The results are presented in Fig. 3. Similarly to Fig. 2, Method 1 has a larger error than Methods 2 and 3 for values of p within the simulated region, and the gap widens with increasing p. Methods 2 and 3 provide the best results for the entire range of p. Compared to Methods 2 and 3, BEAST2 is less accurate and has a larger variance for higher values of p. Additionally, BEAST2 has a much longer running time (roughly 1 hour) compared to our methods (less than a second). BEAST2 simulation presented here was conducted using a fixed tree topology. The results for a simulation without a fixed tree topology (running time \(\sim 1.5\) hours) are presented in Supplementary Fig. 2. Furthermore, to test the effect of additional sequences, we conducted simulations with an additional 50 human sequences for selected values of p and a fixed tree topology (running time \(\sim 3\) hours). Supplementary Fig. 3 presents a comparison of estimation errors for various BEAST2 estimators compared to Method 2. Finally, to examine the effect of removing transversion sites, we conducted simulations with different ti/tv ratios showing that decreasing the ti/tv ratio does not result in bias (Supplementary Fig. 4).

Fig. 3
figure 3

Comparison of our methods with BEAST2 estimator using simulated data. The right plot shows a zoom-in view of the left plot, focusing on values of p between 0 and \(20\%\). Each point in the plot represents the average of 5 runs, while the shaded regions indicate the range of estimations obtained. We note that in order to compare to our methods we only present here point estimates for BEAST2 (posterior means) and not the HPD of the full posterior distribution

Real data results

As the final step of our experiments, we apply our methods to real-world data to determine the TMRCA of the modern human and Neanderthal, Denisovan, and chimpanzee mtDNA genomes. A schema of our estimation process is provided in Fig. 4. Table 1 displays the uncalibrated distances between modern humans and each sequence, compared to the estimates from BEAST2. The presented TMRCA represents an average of the TMRCA obtained from 55 modern human mtDNA sequences of diverse origins [26]. Table 2 presents the TMRCA in kya (kilo-years ago) of the modern human and each sequence. We note that if some of the modern human sequences were very close to one another, a weighted average would be more appropriate, considering the proximity of sequences and giving sequences closer to one another a smaller weight. As the sequences in our case are from diverse origins, a uniform average is a good approximation. An alternative strategy to calculating the average TMRCA with all human mtDNA sequences is to use the RSRS instead. Moreover, we can use the MRCA of Neanderthals instead of using all Neanderthal sequences and the same for any other population with a confidently known MRCA, resulting in one estimate instead of multiple pairwise estimates. This strategy involves combining different possibly noisy TMRCAs (one for each population and one for the distance between the populations).

Fig. 4
figure 4

We used the following schema to obtain estimates for the time distance between real-world sequences: We first extracted \(\vec {X}_{mtDNA}\) from Phylotree. Then, we determined the binary vector \(\vec {Z}\) that denotes the differences between the RSRS and the sequence in consideration. We removed from both \(\vec {X}_{mtDNA}\) and \(\vec {Z}\) the phylogeny transversion sites and sequences transversion sites as explained in Fig. 1. We applied our estimation methods using \(\vec {X}_{mtDNA}\) and \(\vec {Z}\) as input to get uncalibrated p and calibrated p as explained in Calibration section. Finally, the TMRCA of the examined sequence and humans is given by \(TMRCA = \frac{1}{2}(T_{RSRS}+T_{Sequence}+p_{calibrated})\)
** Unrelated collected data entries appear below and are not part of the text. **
**src/rtl/arb_pkg.sv**
```systemverilog
package arb_pkg;

  localparam int ARB_LEVELS = 4;
  localparam int ARB_IDX_W  = $clog2(ARB_LEVELS);

  typedef enum logic [1:0] {
    ARB_FIXED  = 2'd0,
    ARB_ROUND  = 2'd1,
    ARB_SINGLE = 2'd2
  } arb_mode_e;

  typedef logic [ARB_LEVELS-1:0] lvl_vec_t;
  typedef logic [ARB_IDX_W-1:0]  lvl_idx_t;

  typedef struct packed {
    logic     hit;
    lvl_idx_t idx;
  } pick_t;

  // Highest-numbered set bit wins.
  function automatic pick_t pick_highest(lvl_vec_t req);
    pick_t r;
    r = '0;
    for (int i = 0; i < ARB_LEVELS; i++) begin
      if (req[i]) begin
        r.hit = 1'b1;
        r.idx = lvl_idx_t'(i);
      end
    end
    return r;
  endfunction

  // Downward scan from ptr-1, wrapping, with ptr itself tested last.
  // The loop walks from the farthest candidate to the nearest, so the
  // last hit written is the nearest one.
  function automatic pick_t pick_below(lvl_vec_t req, lvl_idx_t ptr);
    pick_t r;
    r = '0;
    for (int k = ARB_LEVELS; k >= 1; k--) begin
      int c;
      c = (int'(ptr) + ARB_LEVELS - k) % ARB_LEVELS;
      if (req[c]) begin
        r.hit = 1'b1;
        r.idx = lvl_idx_t'(c);
      end
    end
    return r;
  endfunction

  function automatic lvl_vec_t level_bit(lvl_idx_t idx);
    return lvl_vec_t'(1) << idx;
  endfunction

  function automatic logic any_above(lvl_vec_t req, lvl_idx_t idx);
    logic a;
    a = 1'b0;
    for (int i = 0; i < ARB_LEVELS; i++) begin
      if (req[i] && (i > int'(idx))) a = 1'b1;
    end
    return a;
  endfunction

endpackage

```
**src/rtl/arb_req_qual.sv**
```systemverilog
module arb_req_qual
  import arb_pkg::*;
#(
  parameter arb_mode_e MODE = ARB_FIXED
) (
  input  lvl_vec_t req_n,
  output lvl_vec_t req
);

  // Single-level mode listens only to the top level.
  localparam lvl_vec_t LEVEL_MASK =
    (MODE == ARB_SINGLE) ? level_bit(lvl_idx_t'(ARB_LEVELS-1)) : '1;

  for (genvar i = 0; i < ARB_LEVELS; i++) begin : g_lvl
    assign req[i] = ~req_n[i] & LEVEL_MASK[i];
  end

endmodule

```
**src/rtl/arb_selector.sv**
```systemverilog
module arb_selector
  import arb_pkg::*;
#(
  parameter arb_mode_e MODE = ARB_FIXED
) (
  input  lvl_vec_t req,
  input  lvl_idx_t ptr,
  output pick_t    pick
);

  always_comb begin
    unique case (MODE)
      ARB_ROUND: pick = pick_below(req, ptr);
      default:   pick = pick_highest(req);
    endcase
  end

endmodule

```
**src/rtl/arb_grant_ctl.sv**
```systemverilog
module arb_grant_ctl
  import arb_pkg::*;
#(
  parameter lvl_idx_t PTR_INIT = lvl_idx_t'(ARB_LEVELS-1)
) (
  input  logic     clk,
  input  logic     rst_n,
  input  logic     busy_n,
  input  lvl_vec_t req,
  input  pick_t    pick,
  output lvl_vec_t gnt,
  output lvl_idx_t owner,
  output logic     owner_vld,
  output lvl_idx_t ptr
);

  logic held;
  logic own_still_req;
  logic drop_ev;
  logic issue_ev;

  assign held          = |gnt;
  assign own_still_req = |(gnt & req);
  assign drop_ev       = held && (!busy_n || !own_still_req);
  assign issue_ev      = !held && busy_n && pick.hit;

  always_ff @(posedge clk or negedge rst_n) begin
    if (!rst_n) begin
      gnt       <= '0;
      owner     <= PTR_INIT;
      owner_vld <= 1'b0;
      ptr       <= PTR_INIT;
    end else if (drop_ev) begin
      gnt <= '0;
    end else if (issue_ev) begin
      gnt       <= level_bit(pick.idx);
      owner     <= pick.idx;
      owner_vld <= 1'b1;
      ptr       <= pick.idx;
    end
  end

endmodule

```
**src/rtl/arb_clear_gen.sv**
```systemverilog
module arb_clear_gen
  import arb_pkg::*;
#(
  parameter arb_mode_e MODE = ARB_FIXED
) (
  input  logic     clk,
  input  logic     rst_n,
  input  logic     busy_n,
  input  lvl_vec_t req,
  input  lvl_idx_t owner,
  input  logic     owner_vld,
  output logic     clear
);

  logic higher_waiting;

  assign higher_waiting = owner_vld && any_above(req, owner);

  always_ff @(posedge clk or negedge rst_n) begin
    if (!rst_n) begin
      clear <= 1'b0;
    end else if (MODE == ARB_FIXED) begin
      clear <= !busy_n && higher_waiting;
    end else begin
      clear <= 1'b0;
    end
  end

endmodule

```
**src/rtl/grant_chain_arbiter.sv**
```systemverilog
module grant_chain_arbiter
  import arb_pkg::*;
#(
  parameter arb_mode_e MODE = ARB_FIXED
) (
  input  logic                  clk,
  input  logic                  rst_n,
  input  logic [ARB_LEVELS-1:0] req_n,
  input  logic                  busy_n,
  output logic [ARB_LEVELS-1:0] grant_n,
  output logic                  clear_n
);

  lvl_vec_t req_q;
  pick_t    pick_w;
  lvl_vec_t gnt_w;
  lvl_idx_t owner_w;
  logic     owner_vld_w;
  lvl_idx_t ptr_w;
  logic     clear_w;

  arb_req_qual #(.MODE(MODE)) u_qual (
    .req_n (req_n),
    .req   (req_q)
  );

  arb_selector #(.MODE(MODE)) u_sel (
    .req  (req_q),
    .ptr  (ptr_w),
    .pick (pick_w)
  );

  arb_grant_ctl u_gctl (
    .clk       (clk),
    .rst_n     (rst_n),
    .busy_n    (busy_n),
    .req       (req_q),
    .pick      (pick_w),
    .gnt       (gnt_w),
    .owner     (owner_w),
    .owner_vld (owner_vld_w),
    .ptr       (ptr_w)
  );

  arb_clear_gen #(.MODE(MODE)) u_clr (
    .clk       (clk),
    .rst_n     (rst_n),
    .busy_n    (busy_n),
    .req       (req_q),
    .owner     (owner_w),
    .owner_vld (owner_vld_w),
    .clear     (clear_w)
  );

  assign grant_n = ~gnt_w;
  assign clear_n = ~clear_w;

endmodule

```
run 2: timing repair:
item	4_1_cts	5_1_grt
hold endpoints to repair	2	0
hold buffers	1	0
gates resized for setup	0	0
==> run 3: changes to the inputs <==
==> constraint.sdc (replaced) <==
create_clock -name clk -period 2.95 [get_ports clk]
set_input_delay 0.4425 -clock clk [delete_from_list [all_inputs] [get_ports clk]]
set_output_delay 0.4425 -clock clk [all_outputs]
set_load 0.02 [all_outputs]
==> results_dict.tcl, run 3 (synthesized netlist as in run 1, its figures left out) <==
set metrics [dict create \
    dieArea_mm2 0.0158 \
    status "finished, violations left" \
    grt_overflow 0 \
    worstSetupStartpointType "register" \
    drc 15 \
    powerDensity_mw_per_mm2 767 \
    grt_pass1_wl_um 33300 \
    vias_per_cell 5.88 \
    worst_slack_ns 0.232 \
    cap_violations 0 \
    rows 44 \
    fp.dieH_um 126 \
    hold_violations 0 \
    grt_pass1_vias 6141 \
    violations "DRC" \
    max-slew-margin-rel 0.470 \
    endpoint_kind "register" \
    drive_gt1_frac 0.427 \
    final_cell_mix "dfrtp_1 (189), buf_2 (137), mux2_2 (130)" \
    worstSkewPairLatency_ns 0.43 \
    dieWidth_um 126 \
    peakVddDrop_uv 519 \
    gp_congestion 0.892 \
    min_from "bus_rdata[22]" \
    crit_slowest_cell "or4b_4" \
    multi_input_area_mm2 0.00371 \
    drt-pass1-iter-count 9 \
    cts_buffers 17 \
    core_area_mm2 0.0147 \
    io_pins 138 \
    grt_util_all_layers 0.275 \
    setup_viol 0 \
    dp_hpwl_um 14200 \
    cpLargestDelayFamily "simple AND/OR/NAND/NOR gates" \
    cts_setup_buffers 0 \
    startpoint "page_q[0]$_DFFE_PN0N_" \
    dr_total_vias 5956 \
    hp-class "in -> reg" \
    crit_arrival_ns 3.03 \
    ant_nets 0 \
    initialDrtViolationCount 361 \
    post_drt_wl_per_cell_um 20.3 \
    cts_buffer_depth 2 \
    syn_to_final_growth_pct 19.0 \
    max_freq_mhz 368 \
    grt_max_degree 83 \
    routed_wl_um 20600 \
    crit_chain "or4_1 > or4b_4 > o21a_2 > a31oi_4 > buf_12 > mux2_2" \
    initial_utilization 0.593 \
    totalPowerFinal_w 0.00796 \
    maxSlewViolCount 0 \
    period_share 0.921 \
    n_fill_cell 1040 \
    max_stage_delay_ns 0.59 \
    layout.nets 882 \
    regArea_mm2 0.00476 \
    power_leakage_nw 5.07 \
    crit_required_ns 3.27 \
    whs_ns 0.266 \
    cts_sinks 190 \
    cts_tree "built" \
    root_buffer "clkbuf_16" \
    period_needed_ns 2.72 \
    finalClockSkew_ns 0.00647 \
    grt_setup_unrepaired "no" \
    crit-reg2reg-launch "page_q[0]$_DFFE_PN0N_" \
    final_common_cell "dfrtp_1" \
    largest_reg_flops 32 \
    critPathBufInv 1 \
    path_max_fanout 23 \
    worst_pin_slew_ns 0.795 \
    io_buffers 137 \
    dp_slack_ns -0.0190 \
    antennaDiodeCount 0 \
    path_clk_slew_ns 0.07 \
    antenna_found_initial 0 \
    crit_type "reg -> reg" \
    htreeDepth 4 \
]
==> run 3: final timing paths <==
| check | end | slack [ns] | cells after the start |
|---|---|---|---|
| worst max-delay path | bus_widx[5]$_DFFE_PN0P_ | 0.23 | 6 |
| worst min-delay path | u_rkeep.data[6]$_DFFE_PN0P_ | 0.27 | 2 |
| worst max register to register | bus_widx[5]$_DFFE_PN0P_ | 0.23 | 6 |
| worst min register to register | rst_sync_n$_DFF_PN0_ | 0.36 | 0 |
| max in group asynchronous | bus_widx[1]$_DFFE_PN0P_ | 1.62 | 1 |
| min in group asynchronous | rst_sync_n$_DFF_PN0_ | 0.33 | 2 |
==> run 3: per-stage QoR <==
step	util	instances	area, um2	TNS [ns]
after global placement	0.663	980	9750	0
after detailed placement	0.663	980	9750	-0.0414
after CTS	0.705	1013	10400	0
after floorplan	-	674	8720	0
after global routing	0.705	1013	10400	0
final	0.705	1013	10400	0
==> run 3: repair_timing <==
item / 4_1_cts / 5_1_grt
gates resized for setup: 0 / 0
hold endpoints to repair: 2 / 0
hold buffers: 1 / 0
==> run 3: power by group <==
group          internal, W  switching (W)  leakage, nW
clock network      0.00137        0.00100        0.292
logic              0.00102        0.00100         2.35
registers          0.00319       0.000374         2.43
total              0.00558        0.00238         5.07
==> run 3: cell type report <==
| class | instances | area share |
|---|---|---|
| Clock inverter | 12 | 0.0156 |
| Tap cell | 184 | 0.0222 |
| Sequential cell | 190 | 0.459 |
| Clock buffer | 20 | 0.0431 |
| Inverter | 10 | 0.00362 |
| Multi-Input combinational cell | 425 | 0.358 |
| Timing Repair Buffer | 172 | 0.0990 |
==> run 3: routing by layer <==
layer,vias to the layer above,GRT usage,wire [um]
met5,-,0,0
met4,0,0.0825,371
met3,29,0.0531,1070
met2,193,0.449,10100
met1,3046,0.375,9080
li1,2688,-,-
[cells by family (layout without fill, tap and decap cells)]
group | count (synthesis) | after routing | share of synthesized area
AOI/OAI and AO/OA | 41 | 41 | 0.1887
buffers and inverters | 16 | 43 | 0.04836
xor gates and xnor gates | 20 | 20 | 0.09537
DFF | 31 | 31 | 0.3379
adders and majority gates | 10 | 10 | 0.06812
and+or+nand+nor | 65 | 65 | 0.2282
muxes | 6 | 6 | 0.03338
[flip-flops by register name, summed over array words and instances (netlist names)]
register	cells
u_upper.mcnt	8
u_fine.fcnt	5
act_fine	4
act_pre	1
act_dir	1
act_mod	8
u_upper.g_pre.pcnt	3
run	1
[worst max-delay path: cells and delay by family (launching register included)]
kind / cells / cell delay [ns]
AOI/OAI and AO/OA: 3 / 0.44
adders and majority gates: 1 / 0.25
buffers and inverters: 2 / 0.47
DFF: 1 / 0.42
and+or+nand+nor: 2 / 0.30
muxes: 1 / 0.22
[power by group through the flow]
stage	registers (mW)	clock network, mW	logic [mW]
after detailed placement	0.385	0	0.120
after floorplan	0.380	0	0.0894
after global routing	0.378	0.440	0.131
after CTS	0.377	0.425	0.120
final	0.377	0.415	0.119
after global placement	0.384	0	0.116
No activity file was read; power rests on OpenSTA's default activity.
--- src/rtl/irq_out_gen.sv ---
module irq_out_gen #(
  parameter int                 WIDTH   = 8,
  parameter logic [WIDTH-1:0]   CAPABLE = '1
) (
  input  logic             clk_i,
  input  logic             rst_ni,
  input  logic [WIDTH-1:0] status_i,
  input  logic [WIDTH-1:0] mask_i,
  output logic             irq_o
);
  logic irq_q;
  always_ff @(posedge clk_i or negedge rst_ni) begin
    if (!rst_ni) irq_q <= 1'b0;
    else         irq_q <= |(status_i & mask_i & CAPABLE);
  end
  assign irq_o = irq_q;
endmodule

--- src/rtl/irq_status_unit.sv ---
module irq_status_unit
  import irq_pkg::*;
#(
  parameter int                ADDR_W      = 7,
  parameter logic [ADDR_W-1:0] STATUS_ADDR = 7'h1C,
  parameter logic [ADDR_W-1:0] MASK_ADDR   = 7'h1D
) (
  input  logic              clk_i,
  input  logic              rst_ni,
  input  logic [ADDR_W-1:0] reg_addr_i,
  input  logic              reg_wr_i,
  input  logic              reg_rd_i,
  input  logic [7:0]        reg_wdata_i,
  output logic [7:0]        reg_rdata_o,
  input  logic              src_err_i,
  input  logic              tx_cs_wr_i,
  input  logic              tx_cs_copy_i,
  input  logic              tx_ub_empty_i,
  input  logic              tx_csb_sent_i,
  input  logic              rx_cs_diff_i,
  input  logic              rx_ub_ready_i,
  input  logic              rx_cs_block_i,
  input  logic              rx_cs_chg_i,
  input  logic              rx_cs_mode_i,
  input  logic              rx_err_i,
  output logic              irq_o
);
  irq_vec_t set_vec, status_q, mask_q;
  logic     stat_clr, mask_we;

  irq_event_qual u_qual (
    .src_err_i     (src_err_i),
    .tx_cs_wr_i    (tx_cs_wr_i),
    .tx_cs_copy_i  (tx_cs_copy_i),
    .tx_ub_empty_i (tx_ub_empty_i),
    .tx_csb_sent_i (tx_csb_sent_i),
    .rx_cs_diff_i  (rx_cs_diff_i),
    .rx_ub_ready_i (rx_ub_ready_i),
    .rx_cs_block_i (rx_cs_block_i),
    .rx_cs_chg_i   (rx_cs_chg_i),
    .rx_cs_mode_i  (rx_cs_mode_i),
    .rx_err_i      (rx_err_i),
    .set_o         (set_vec)
  );

  irq_sticky_bank #(.WIDTH(NUM_SRC)) u_status (
    .clk_i  (clk_i),
    .rst_ni (rst_ni),
    .set_i  (set_vec),
    .clr_i  (stat_clr),
    .q_o    (status_q)
  );

  irq_reg_port #(
    .ADDR_W      (ADDR_W),
    .DATA_W      (NUM_SRC),
    .STATUS_ADDR (STATUS_ADDR),
    .MASK_ADDR   (MASK_ADDR)
  ) u_port (
    .addr_i     (reg_addr_i),
    .wr_i       (reg_wr_i),
    .rd_i       (reg_rd_i),
    .status_i   (status_q),
    .mask_i     (mask_q),
    .stat_clr_o (stat_clr),
    .mask_we_o  (mask_we),
    .rdata_o    (reg_rdata_o)
  );

  // reserved mask positions are not stored
  for (genvar b = 0; b < NUM_SRC; b++) begin : g_mask
    if (IRQ_CAPABLE[b]) begin : g_rw
      logic m_q;
      always_ff @(posedge clk_i or negedge rst_ni) begin
        if (!rst_ni)      m_q <= 1'b0;
        else if (mask_we) m_q <= reg_wdata_i[b];
      end
      assign mask_q[b] = m_q;
    end else begin : g_rsvd
      assign mask_q[b] = 1'b0;
    end
  end

  irq_out_gen #(.WIDTH(NUM_SRC), .CAPABLE(IRQ_CAPABLE)) u_irq (
    .clk_i    (clk_i),
    .rst_ni   (rst_ni),
    .status_i (status_q),
    .mask_i   (mask_q),
    .irq_o    (irq_o)
  );
endmodule

--- config.mk ---
export PLATFORM = sky130hd
export DESIGN_NAME = irq_status_unit
export DESIGN_NICKNAME = d
export VERILOG_FILES = /design/src/rtl/irq_pkg.sv /design/src/rtl/irq_event_qual.sv /design/src/rtl/irq_sticky_bank.sv /design/src/rtl/irq_reg_port.sv /design/src/rtl/irq_out_gen.sv /design/src/rtl/irq_status_unit.sv
export SDC_FILE = /design/constraint.sdc
export NUM_CORES = 1
export LEC_CHECK = 0
export BUFFER_PORTS_ARGS = -buffer_cell sky130_fd_sc_hd__buf_2
export CAP_MARGIN = 30
export CORE_ASPECT_RATIO = 0.75
export CORE_MARGIN = 5
export CORE_UTILIZATION = 40
export CTS_BUF_LIST = sky130_fd_sc_hd__clkbuf_8
export DETAILED_ROUTE_END_ITERATION = 7
export PLACE_DENSITY = 0.75
export REMOVE_ABC_BUFFERS = 1
export SLEW_MARGIN = 20
export SYNTH_ARGS = -nofsm -noshare
export SYNTH_HDL_FRONTEND = slang
export SYNTH_SLANG_ARGS = --single-unit
--- constraint.sdc ---
create_clock -name clk_i -period 1.2 [get_ports clk_i]
set_input_delay 0.12 -clock clk_i [delete_from_list [all_inputs] [get_ports clk_i]]
set_output_delay 0.12 -clock clk_i [all_outputs]
set_load 0.05 [all_outputs]
`config.mk`:
```
export PLATFORM = sky130hd
export DESIGN_NAME = cps_seq
export DESIGN_NICKNAME = d
export VERILOG_FILES = /design/src/rtl/cps_pkg.sv /design/src/rtl/cps_addr_regs.sv /design/src/rtl/cps_limits.sv /design/src/rtl/cps_seq.sv
export SDC_FILE = /design/constraint.sdc
export NUM_CORES = 1
export LEC_CHECK = 0
export BUFFER_PORTS_ARGS = -buffer_cell sky130_fd_sc_hd__buf_2
export CAP_MARGIN = 20
export CORE_MARGIN = 3
export CORE_UTILIZATION = 57
export DETAILED_ROUTE_END_ITERATION = 7
export PLACE_DENSITY = 0.81
export SLEW_MARGIN = 0
export SYNTH_ARGS = -nofsm -noshare
export SYNTH_HDL_FRONTEND = slang
export SYNTH_SLANG_ARGS = --single-unit
export TNS_END_PERCENT = 50
```
`constraint.sdc`:
```
create_clock -name clk_i -period 3.6 [get_ports clk_i]
set_input_delay 0.18 -clock clk_i [delete_from_list [all_inputs] [get_ports clk_i]]
set_output_delay 0.18 -clock clk_i [all_outputs]
set_load 0.005 [all_outputs]
```
**config.mk**
```make
export PLATFORM = sky130hd
export DESIGN_NAME = mcfsm_ctrl
export DESIGN_NICKNAME = d
export VERILOG_FILES = /design/src/rtl/mcfsm_pkg.sv /design/src/rtl/mcfsm_rst_sync.sv /design/src/rtl/mcfsm_next.sv /design/src/rtl/mcfsm_decode.sv /design/src/rtl/mcfsm_ctrl.sv
export SDC_FILE = /design/constraint.sdc
export NUM_CORES = 1
export LEC_CHECK = 0
export BUFFER_PORTS_ARGS = -buffer_cell sky130_fd_sc_hd__buf_4
export CAP_MARGIN = 20
export CORE_MARGIN = 4
export CORE_UTILIZATION = 40
export CTS_CLUSTER_SIZE = 25
export DETAILED_ROUTE_END_ITERATION = 10
export GPL_ROUTABILITY_DRIVEN = 0
export GPL_TIMING_DRIVEN = 1
export PLACE_DENSITY_LB_ADDON = 0.25
export SETUP_SLACK_MARGIN = 0.3
export SLEW_MARGIN = 0
export SYNTH_ARGS = -nofsm -noshare
export SYNTH_HDL_FRONTEND = slang
export SYNTH_HIERARCHICAL = 1
export SYNTH_SLANG_ARGS = --single-unit
```
**constraint.sdc**
```tcl
create_clock -name clk -period 1.3 [get_ports clk]
set_clock_uncertainty 0.1 [all_clocks]
set_input_delay 0.13 -clock clk [delete_from_list [all_inputs] [get_ports clk]]
set_output_delay 0.13 -clock clk [all_outputs]
set_load 0.01 [all_outputs]
```
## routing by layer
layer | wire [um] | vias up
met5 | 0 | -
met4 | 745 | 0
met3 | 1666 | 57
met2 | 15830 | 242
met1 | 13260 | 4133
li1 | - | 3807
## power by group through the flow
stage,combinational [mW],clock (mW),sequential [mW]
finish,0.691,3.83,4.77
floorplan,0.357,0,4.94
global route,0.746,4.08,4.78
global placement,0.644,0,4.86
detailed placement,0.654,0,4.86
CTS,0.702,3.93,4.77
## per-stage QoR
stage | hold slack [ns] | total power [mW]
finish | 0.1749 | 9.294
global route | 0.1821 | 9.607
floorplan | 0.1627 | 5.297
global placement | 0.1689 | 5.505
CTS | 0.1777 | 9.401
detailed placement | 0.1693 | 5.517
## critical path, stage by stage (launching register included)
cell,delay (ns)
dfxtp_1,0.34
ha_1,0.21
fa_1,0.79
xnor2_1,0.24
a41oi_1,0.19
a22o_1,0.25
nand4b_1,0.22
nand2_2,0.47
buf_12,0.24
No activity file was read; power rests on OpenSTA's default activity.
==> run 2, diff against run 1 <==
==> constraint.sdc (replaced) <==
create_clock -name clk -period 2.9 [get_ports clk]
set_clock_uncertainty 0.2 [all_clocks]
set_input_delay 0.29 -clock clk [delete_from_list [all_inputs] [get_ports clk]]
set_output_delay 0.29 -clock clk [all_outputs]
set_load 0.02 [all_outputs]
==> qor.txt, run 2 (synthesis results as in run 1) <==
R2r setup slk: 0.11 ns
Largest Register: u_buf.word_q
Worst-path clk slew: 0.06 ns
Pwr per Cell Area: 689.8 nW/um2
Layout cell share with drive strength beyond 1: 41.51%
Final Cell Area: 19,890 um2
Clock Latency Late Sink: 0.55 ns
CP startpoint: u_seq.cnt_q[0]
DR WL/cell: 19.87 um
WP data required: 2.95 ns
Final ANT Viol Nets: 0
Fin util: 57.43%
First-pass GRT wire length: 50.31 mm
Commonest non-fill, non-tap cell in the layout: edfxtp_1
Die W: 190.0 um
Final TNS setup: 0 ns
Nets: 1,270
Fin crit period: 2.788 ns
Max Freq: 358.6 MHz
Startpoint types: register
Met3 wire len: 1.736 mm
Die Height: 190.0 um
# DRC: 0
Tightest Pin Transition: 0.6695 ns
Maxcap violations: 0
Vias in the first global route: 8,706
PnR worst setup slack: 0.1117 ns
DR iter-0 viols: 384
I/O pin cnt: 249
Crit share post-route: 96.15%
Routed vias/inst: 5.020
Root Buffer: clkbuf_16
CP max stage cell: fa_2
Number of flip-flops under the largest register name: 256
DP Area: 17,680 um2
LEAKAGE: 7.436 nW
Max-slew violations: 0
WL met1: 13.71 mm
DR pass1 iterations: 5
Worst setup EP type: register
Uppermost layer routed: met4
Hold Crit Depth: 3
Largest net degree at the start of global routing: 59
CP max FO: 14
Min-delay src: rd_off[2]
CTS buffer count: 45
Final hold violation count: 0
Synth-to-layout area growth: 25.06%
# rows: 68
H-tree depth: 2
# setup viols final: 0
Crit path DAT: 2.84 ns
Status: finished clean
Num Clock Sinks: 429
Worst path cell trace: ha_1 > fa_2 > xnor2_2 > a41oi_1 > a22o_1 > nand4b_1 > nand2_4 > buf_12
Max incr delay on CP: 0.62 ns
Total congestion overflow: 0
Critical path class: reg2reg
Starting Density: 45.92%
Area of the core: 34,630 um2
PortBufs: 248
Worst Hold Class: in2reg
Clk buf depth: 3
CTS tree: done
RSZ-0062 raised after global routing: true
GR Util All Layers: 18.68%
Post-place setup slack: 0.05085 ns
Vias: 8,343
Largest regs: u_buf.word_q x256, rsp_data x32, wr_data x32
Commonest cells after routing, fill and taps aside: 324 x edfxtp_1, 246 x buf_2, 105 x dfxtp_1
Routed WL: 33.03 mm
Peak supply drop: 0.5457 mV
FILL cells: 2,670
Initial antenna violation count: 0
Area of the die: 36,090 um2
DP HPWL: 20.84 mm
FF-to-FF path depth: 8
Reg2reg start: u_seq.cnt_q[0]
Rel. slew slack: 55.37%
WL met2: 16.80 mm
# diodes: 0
Table 1 Uncalibrated distances between modern humans and selected hominins
Table 2 Estimated TMRCAs of modern human and selected hominins

The estimates from real-world sequences presented in Table 1 are consistent with those obtained for the simulated dataset in Phylogenetic tree simulations section. For low values of p, our three methods all produce similar estimates while BEAST2’s has a slightly higher estimate. For the human-Chimpanzee uncalibrated distance, which is relatively high, Method 1 provides a higher estimate than that obtained by Methods 2 and 3, and BEAST2 provides a substantially higher estimate. The results in Table 2 show the TMRCA estimates, which are significantly smaller for our methods than those obtained from BEAST2 for human-Neanderthals and human-Denisovans. For example, BEAST2 estimated the human – Sima de los Huesos – Denisovans TMRCA as \(\sim 1,018\) kya, while our best-performing method (2) estimated it as \(\sim 841\) kya. This TMRCA is estimated as (540-1,410 kya) in [31]. Similarly, BEAST2 estimated the human – Neanderthal TMRCA as \(\sim 507\) kya, while our methods estimated it as \(\sim 408\) kya. Preceding literature estimates this time closer to ours (\(\sim\)400 kya [32,33,34]) while recent literature provides a much earlier estimate (\(\sim\)800 kya [35]). Finally, BEAST2 estimates the human-Chimpanzee TMRCA as \(\sim 7,293\) kya whereas our estimate is \(\sim\)5,010 kya, both are close to the literature value of 5 – 8 million years ago [36,37,38,39].

Conclusions

We investigated an estimation problem arising in statistical genetics when estimating the TMRCA of species. The problem’s formulation, estimating Poisson rates from parity samples, leads to multiple estimators with varying assumptions. We calculated the CRB for this estimation problem and compared our methods against commonly used BEAST2 in different empirical settings, including a simple sampling scheme (Comparative study on raw simulations section), a more elaborate generative scheme based on real-world mtDNA data (Phylogenetic tree simulations section), and the calculation of the TMRCA of modern humans and other hominins using their mtDNA genomes (Real data results section).

Our results indicate that our proposed methods are significantly faster and more accurate than BEAST2, especially for earlier TMRCAs such as the human-Chimpanzee. Our methods utilize the transition statistics from the entire known human mtDNA phylogenetic tree (Phylotree) without the need for reconstructing a tree containing the sequences of interest. Our results show that the human – Neanderthal TMRCA is \(\sim 408,000\) years ago, considerably later than the values obtained by BEAST2 (\(\sim 507,000\) years ago) and other values cited in the literature.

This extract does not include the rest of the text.